Human genomic DNA contains a number of diverse repetitive sequence motifs, often identified as fragile sites leading to genetic instability. Among them, expansion events occurring at triplet repeats have been extensively studied due to their association with neurological disorders, including Huntington’s disease (HD). In the case of HD, expanded CAG triplet repeats in the HTT gene are thought to cause the onset. The expansion of CAG triplet repeats is believed to be triggered by the emergence of stem-loops composed of CAG triplet repeats, while the underlying molecular mechanisms are largely unknown. Therefore, identifying proteins recruited on such stem loops would be useful to understand the molecular mechanisms leading to the genetic instability of CAG triplet repeats.

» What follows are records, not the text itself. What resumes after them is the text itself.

<file path="src/rtl/mac_pkg.sv">
package mac_pkg;

  // ----------------------------------------------------------------
  // commands on the link
  // ----------------------------------------------------------------
  typedef enum logic [2:0] {
    CMD_NOP = 3'h0,
    CMD_READ = 3'h1,
    CMD_WRITE = 3'h2,
    CMD_REF = 3'h3,
    CMD_MRS = 3'h4
  } mac_cmd_e;

  // ----------------------------------------------------------------
  // geometry and mode word layout
  // ----------------------------------------------------------------
  localparam int BANK_W = 3;
  localparam int BANKS = 8;
  localparam int MUX_BIT = 5;
  localparam int CFG_LSB = 0;
  localparam int BL_LSB = 3;
  localparam int MAX_BEATS = 4;
  localparam int SLOTS = 16;
  localparam int MUX_EXTRA = 1;
  localparam int RD_PIPE = 2;
  localparam int WR_PIPE = 1;
  localparam int RSP_DEPTH = 2;
  localparam int FREQ_MIN_MHZ = 32'hAF;
  localparam logic [2:0] CFG_1 = 3'h0;
  localparam logic [2:0] CFG_2 = 3'h1;
  localparam logic [2:0] CFG_3 = 3'h2;
  localparam logic [2:0] CFG_4 = 3'h3;
  localparam logic [2:0] CFG_5 = 3'h4;
  localparam logic [1:0] BL_2 = 2'h0;
  localparam logic [1:0] BL_4 = 2'h1;
  localparam logic [1:0] BL_8 = 2'h2;

  typedef logic [3:0] mac_cyc_t;

  // ----------------------------------------------------------------
  // configuration tables, latencies in multiplexed addressing
  // ----------------------------------------------------------------
  function automatic mac_cyc_t trc_of(input logic [2:0] cfg);
    case (cfg)
      CFG_2: trc_of = 4'h6;
      CFG_3: trc_of = 4'h8;
      CFG_4: trc_of = 4'h3;
      CFG_5: trc_of = 4'h5;
      default: trc_of = 4'h4;
    endcase
  endfunction : trc_of

  function automatic mac_cyc_t rl_of(input logic [2:0] cfg);
    case (cfg)
      CFG_2: rl_of = 4'h7;
      CFG_3: rl_of = 4'h9;
      CFG_4: rl_of = 4'h4;
      CFG_5: rl_of = 4'h6;
      default: rl_of = 4'h5;
    endcase
  endfunction : rl_of

  function automatic mac_cyc_t wl_of(input logic [2:0] cfg);
    case (cfg)
      CFG_2: wl_of = 4'h8;
      CFG_3: wl_of = 4'hA;
      CFG_4: wl_of = 4'h5;
      CFG_5: wl_of = 4'h7;
      default: wl_of = 4'h6;
    endcase
  endfunction : wl_of

  function automatic int fmax_of(input logic [2:0] cfg);
    case (cfg)
      CFG_2: fmax_of = 32'h190;
      CFG_3: fmax_of = 32'h215;
      CFG_4: fmax_of = 32'hC8;
      CFG_5: fmax_of = 32'h14D;
      default: fmax_of = 32'h10A;
    endcase
  endfunction : fmax_of

  // clocks per burst, two elements per clock
  function automatic logic [2:0] beats_of(input logic [1:0] bl);
    case (bl)
      BL_4: beats_of = 3'h2;
      BL_8: beats_of = 3'h4;
      default: beats_of = 3'h1;
    endcase
  endfunction : beats_of

  function automatic logic no_bl8(input logic [2:0] cfg);
    no_bl8 = (cfg == CFG_1) || (cfg == CFG_4);
  endfunction : no_bl8

endpackage : mac_pkg

</file>
<file path="src/rtl/mac_link_if.sv">
`timescale 1ns/1ps
interface mac_link_if #(
  parameter int AW = 11,
  parameter int DW = 9
);
  mac_pkg::mac_cmd_e cmd;
  logic [AW-1:0] addr;
  logic [mac_pkg::BANK_W-1:0] bank;
  logic [2*DW-1:0] wdata;
  logic wvalid;
  logic [2*DW-1:0] rdata;
  logic rvalid;

  modport dev (
    input cmd,
    input addr,
    input bank,
    input wdata,
    input wvalid,
    output rdata,
    output rvalid
  );

  modport ctl (
    output cmd,
    output addr,
    output bank,
    output wdata,
    output wvalid,
    input rdata,
    input rvalid
  );
endinterface : mac_link_if

</file>
<file path="src/rtl/mac_ctl.sv">
// Design decisions made here: the address map, the write queue and the response buffer.
`timescale 1ns/1ps
module mac_ctl #(
  parameter int AW = 11,
  parameter int DW = 9,
  parameter logic [2:0] CFG = mac_pkg::CFG_3,
  parameter logic [1:0] BL = mac_pkg::BL_4,
  parameter int CLK_MHZ = 200,
  parameter int MRSC_CYC = 6,
  parameter int WQ_DEPTH = 4
) (
  input wire logic clk,
  input wire logic rst,
  mac_link_if.ctl link,
  output logic init_done,
  input wire logic req_valid,
  output logic req_ready,
  input wire mac_pkg::mac_cmd_e req_op,
  input wire logic [2:0] req_bank,
  input wire logic [2*AW-1:0] req_addr,
  input wire logic [mac_pkg::MAX_BEATS*2*DW-1:0] req_wdata,
  output logic rsp_valid,
  input wire logic rsp_ready,
  output logic [mac_pkg::MAX_BEATS*2*DW-1:0] rsp_data
);

  // ----------------------------------------------------------------
  // parameter checks
  // ----------------------------------------------------------------
  // refuse long burst
  if (CFG > mac_pkg::CFG_5 || MRSC_CYC < 1 || MRSC_CYC > 255 ||
      WQ_DEPTH < 2 || (WQ_DEPTH & (WQ_DEPTH - 1)) != 0 ||
      AW <= mac_pkg::MUX_BIT ||
      (BL == mac_pkg::BL_8 && mac_pkg::no_bl8(CFG))) begin : g_bad_param
    $error("mac_ctl: unsupported parameter value");
  end
  if (CLK_MHZ < mac_pkg::FREQ_MIN_MHZ ||
      CLK_MHZ > mac_pkg::fmax_of(CFG)) begin : g_bad_clock
    $error("mac_ctl: clock outside configuration band");
  end

  typedef enum logic [2:0] {
    C_ENTER = 3'h0,
    C_WAIT = 3'h1,
    C_MRS = 3'h2,
    C_SEC = 3'h3,
    C_IDLE = 3'h4
  } mac_cst_e;

  localparam int BW = 2 * DW;
  localparam int QW = $clog2(WQ_DEPTH);
  localparam mac_pkg::mac_cyc_t ROW_CYCLE_TIME = mac_pkg::trc_of(CFG);
  localparam mac_pkg::mac_cyc_t WSLOT =
    mac_pkg::wl_of(CFG) - mac_pkg::mac_cyc_t'(mac_pkg::WR_PIPE);
  localparam logic [1:0] LAST = 2'(mac_pkg::beats_of(BL) - 3'h1);
  localparam logic CFG4 = (CFG == mac_pkg::CFG_4);

  mac_cst_e st_q;
  logic [7:0] wait_q;
  logic init_q;
  mac_pkg::mac_cmd_e cmd_q;
  logic [AW-1:0] addr_q;
  logic [AW-1:0] pb_q;
  logic [2:0] bank_q;
  logic [AW-1:0] mode_w;
  logic go;
  logic bank_ok;
  logic rd_room;

  logic [3:0] cnt_q [mac_pkg::BANKS];
  logic wr_q [mac_pkg::BANKS];

  logic [mac_pkg::MAX_BEATS*BW-1:0] wq_q [WQ_DEPTH];
  logic [QW-1:0] wq_wp_q;
  logic [QW-1:0] wq_rp_q;
  logic [QW:0] wq_cnt_q;
  logic ws_q [mac_pkg::SLOTS];
  logic wact_q;
  logic [1:0] wbeat_q;
  logic wcur;
  logic [1:0] wcb;
  logic wpop;
  logic wpush;
  logic [BW-1:0] wdata_q;
  logic wvalid_q;

  logic [1:0] rb_q;
  logic [mac_pkg::MAX_BEATS*BW-1:0] asm_q;
  logic [mac_pkg::MAX_BEATS*BW-1:0] asm_n;
  logic rdone;
  logic [1:0] rd_out_q;
  logic [mac_pkg::MAX_BEATS*BW-1:0] rbuf_q [mac_pkg::RSP_DEPTH];
  logic rwp_q;
  logic rrp_q;
  logic [1:0] rcnt_q;
  logic rpop;

  always_comb begin
    mode_w = '0;
    mode_w[mac_pkg::CFG_LSB +: 3] = CFG;
    mode_w[mac_pkg::BL_LSB +: 2] = BL;
    mode_w[mac_pkg::MUX_BIT] = 1'b1;
  end

  // ----------------------------------------------------------------
  // issue gating
  // ----------------------------------------------------------------
  // bank reuse
  assign bank_ok = cnt_q[req_bank] <=
    {3'h0, req_op != mac_pkg::CMD_READ && wr_q[req_bank]};
  // read credit keeps the response buffer from overflowing
  assign rd_room = ({1'b0, rd_out_q} + {1'b0, rcnt_q}) <
    3'(mac_pkg::RSP_DEPTH);
  assign req_ready = (st_q == C_IDLE) && bank_ok &&
    (req_op != mac_pkg::CMD_READ || rd_room) &&
    (req_op != mac_pkg::CMD_WRITE || wq_cnt_q < (QW+1)'(WQ_DEPTH));
  assign go = req_valid && req_ready;
  assign wpush = go && req_op == mac_pkg::CMD_WRITE;

  // ----------------------------------------------------------------
  // sequencer
  // ----------------------------------------------------------------
  always_ff @(posedge clk) begin
    if (rst) begin
      st_q <= C_ENTER;
      wait_q <= '0;
      init_q <= 1'b0;
      cmd_q <= mac_pkg::CMD_NOP;
      addr_q <= '0;
      pb_q <= '0;
      bank_q <= '0;
    end else begin
      cmd_q <= mac_pkg::CMD_NOP;
      case (st_q)
        C_ENTER: begin
          cmd_q <= mac_pkg::CMD_MRS;
          addr_q <= mode_w;
          wait_q <= 8'(MRSC_CYC - 1);
          st_q <= C_WAIT;
        end
        C_WAIT: begin
          wait_q <= wait_q - 8'h01;
          if (wait_q == 8'h00) begin
            st_q <= C_MRS;
          end
        end
        C_MRS: begin
          cmd_q <= mac_pkg::CMD_MRS;
          addr_q <= mode_w;
          pb_q <= '0;
          st_q <= C_SEC;
        end
        C_SEC: begin
          addr_q <= pb_q;
          init_q <= 1'b1;
          st_q <= C_IDLE;
        end
        C_IDLE: begin
          if (go && (req_op == mac_pkg::CMD_READ ||
              req_op == mac_pkg::CMD_WRITE ||
              req_op == mac_pkg::CMD_REF)) begin
            cmd_q <= req_op;
            addr_q <= req_addr[AW-1:0];
            pb_q <= req_addr[2*AW-1:AW];
            bank_q <= req_bank;
            st_q <= (req_op == mac_pkg::CMD_REF) ? C_IDLE : C_SEC;
          end
        end
        default: st_q <= C_ENTER;
      endcase
    end
  end

  assign link.cmd = cmd_q;
  assign link.addr = addr_q;
  assign link.bank = bank_q;
  assign init_done = init_q;

  always_ff @(posedge clk) begin
    for (int b = 0; b < mac_pkg::BANKS; b++) begin
      if (rst) begin
        cnt_q[b] <= '0;
        wr_q[b] <= 1'b0;
      end else if (go && st_q == C_IDLE && req_bank == 3'(b) &&
          req_op != mac_pkg::CMD_NOP && req_op != mac_pkg::CMD_MRS) begin
        cnt_q[b] <= ROW_CYCLE_TIME - 4'h1 +
          {3'h0, CFG4 && req_op == mac_pkg::CMD_WRITE};
        wr_q[b] <= CFG4 && req_op == mac_pkg::CMD_WRITE;
      end else if (cnt_q[b] != 4'h0) begin
        cnt_q[b] <= cnt_q[b] - 4'h1;
      end
    end
  end

  // ----------------------------------------------------------------
  // write data path
  // ----------------------------------------------------------------
  assign wcur = ws_q[0] || wact_q;
  assign wcb = ws_q[0] ? 2'h0 : wbeat_q;
  assign wpop = wcur && wcb == LAST;

  always_ff @(posedge clk) begin
    if (rst) begin
      for (int i = 0; i < mac_pkg::SLOTS; i++) begin
        ws_q[i] <= 1'b0;
      end
    end else begin
      for (int i = 0; i < mac_pkg::SLOTS - 1; i++) begin
        ws_q[i] <= ws_q[i+1];
      end
      ws_q[mac_pkg::SLOTS-1] <= 1'b0;
      if (wpush) begin
        ws_q[WSLOT] <= 1'b1;
      end
    end
  end

  always_ff @(posedge clk) begin
    if (wpush) begin
      wq_q[wq_wp_q] <= req_wdata;
    end
  end

  always_ff @(posedge clk) begin
    if (rst) begin
      wq_wp_q <= '0;
      wq_rp_q <= '0;
      wq_cnt_q <= '0;
      wact_q <= 1'b0;
      wbeat_q <= '0;
      wdata_q <= '0;
      wvalid_q <= 1'b0;
    end else begin
      wq_wp_q <= wq_wp_q + QW'(wpush);
      wq_rp_q <= wq_rp_q + QW'(wpop);
      wq_cnt_q <= wq_cnt_q + (QW+1)'(wpush) - (QW+1)'(wpop);
      wact_q <= wcur && wcb != LAST;
      wbeat_q <= wcb + 2'h1;
      wvalid_q <= wcur;
      wdata_q <= wcur ? wq_q[wq_rp_q][wcb*BW +: BW] : '0;
    end
  end

  assign link.wdata = wdata_q;
  assign link.wvalid = wvalid_q;

  // ----------------------------------------------------------------
  // read data path and response buffer
  // ----------------------------------------------------------------
  always_comb begin
    asm_n = asm_q;
    asm_n[rb_q*BW +: BW] = link.rdata;
  end

  assign rdone = link.rvalid && rb_q == LAST;
  assign rpop = rsp_valid && rsp_ready;

  always_ff @(posedge clk) begin
    if (rst) begin
      rb_q <= '0;
      asm_q <= '0;
      rd_out_q <= '0;
    end else begin
      if (link.rvalid) begin
        asm_q <= asm_n;
        rb_q <= rdone ? 2'h0 : rb_q + 2'h1;
      end
      rd_out_q <= rd_out_q + 2'(go && req_op == mac_pkg::CMD_READ) -
        2'(rdone);
    end
  end

  always_ff @(posedge clk) begin
    if (rst) begin
      rwp_q <= 1'b0;
      rrp_q <= 1'b0;
      rcnt_q <= '0;
      for (int i = 0; i < mac_pkg::RSP_DEPTH; i++) begin
        rbuf_q[i] <= '0;
      end
    end else begin
      if (rdone) begin
        rbuf_q[rwp_q] <= asm_n;
      end
      rwp_q <= rwp_q ^ rdone;
      rrp_q <= rrp_q ^ rpop;
      rcnt_q <= rcnt_q + 2'(rdone) - 2'(rpop);
    end
  end

  assign rsp_valid = rcnt_q != 2'h0;
  assign rsp_data = rbuf_q[rrp_q];

endmodule : mac_ctl

</file>
<file path="src/flat_wrapper.sv">
// flat-port wrapper written by rule: the top's interface ports become plain ports
module mac_ctl_flat 
#(
  parameter int AW = 11,
  parameter int DW = 9,
  parameter logic [2:0] CFG = mac_pkg::CFG_3,
  parameter logic [1:0] BL = mac_pkg::BL_4,
  parameter int CLK_MHZ = 200,
  parameter int MRSC_CYC = 6,
  parameter int WQ_DEPTH = 4
)
  (clk, rst, init_done, req_valid, req_ready, req_op, req_bank, req_addr, req_wdata, rsp_valid, rsp_ready, rsp_data, link_cmd, link_addr, link_bank, link_wdata, link_wvalid, link_rdata, link_rvalid);
  mac_link_if #(.AW(AW), .DW(DW)) link_i ();
  input wire logic clk;
  input wire logic rst;
  output logic init_done;
  input wire logic req_valid;
  output logic req_ready;
  input wire mac_pkg::mac_cmd_e req_op;
  input wire logic [2:0] req_bank;
  input wire logic [2*AW-1:0] req_addr;
  input wire logic [mac_pkg::MAX_BEATS*2*DW-1:0] req_wdata;
  output logic rsp_valid;
  input wire logic rsp_ready;
  output logic [mac_pkg::MAX_BEATS*2*DW-1:0] rsp_data;
  output wire logic [$bits(link_i.cmd)-1:0] link_cmd;
  output wire logic [$bits(link_i.addr)-1:0] link_addr;
  output wire logic [$bits(link_i.bank)-1:0] link_bank;
  output wire logic [$bits(link_i.wdata)-1:0] link_wdata;
  output wire logic [$bits(link_i.wvalid)-1:0] link_wvalid;
  input wire logic [$bits(link_i.rdata)-1:0] link_rdata;
  input wire logic [$bits(link_i.rvalid)-1:0] link_rvalid;
  assign link_cmd = link_i.cmd;
  assign link_addr = link_i.addr;
  assign link_bank = link_i.bank;
  assign link_wdata = link_i.wdata;
  assign link_wvalid = link_i.wvalid;
  assign link_i.rdata = link_rdata;
  assign link_i.rvalid = link_rvalid;
  mac_ctl #(.AW(AW), .DW(DW), .CFG(CFG), .BL(BL), .CLK_MHZ(CLK_MHZ), .MRSC_CYC(MRSC_CYC), .WQ_DEPTH(WQ_DEPTH)) u_core (.clk(clk), .rst(rst), .link(link_i), .init_done(init_done), .req_valid(req_valid), .req_ready(req_ready), .req_op(req_op), .req_bank(req_bank), .req_addr(req_addr), .req_wdata(req_wdata), .rsp_valid(rsp_valid), .rsp_ready(rsp_ready), .rsp_data(rsp_data));
endmodule
</file>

We previously developed a plasmid DNA pull-down methodology that captures proteins specifically assembled on any sequence of interest using nuclear extracts. Analysis by Mass Spectrometry revealed that among the proteins specifically bound to a stem-loop composed of CAG triplet repeats, many turned out to belong to DNA repair pathways. We expect our data set to represent a useful entry point for the design of assays allowing the molecular mechanisms of genetic instability at CAG triplet repeats to be explored.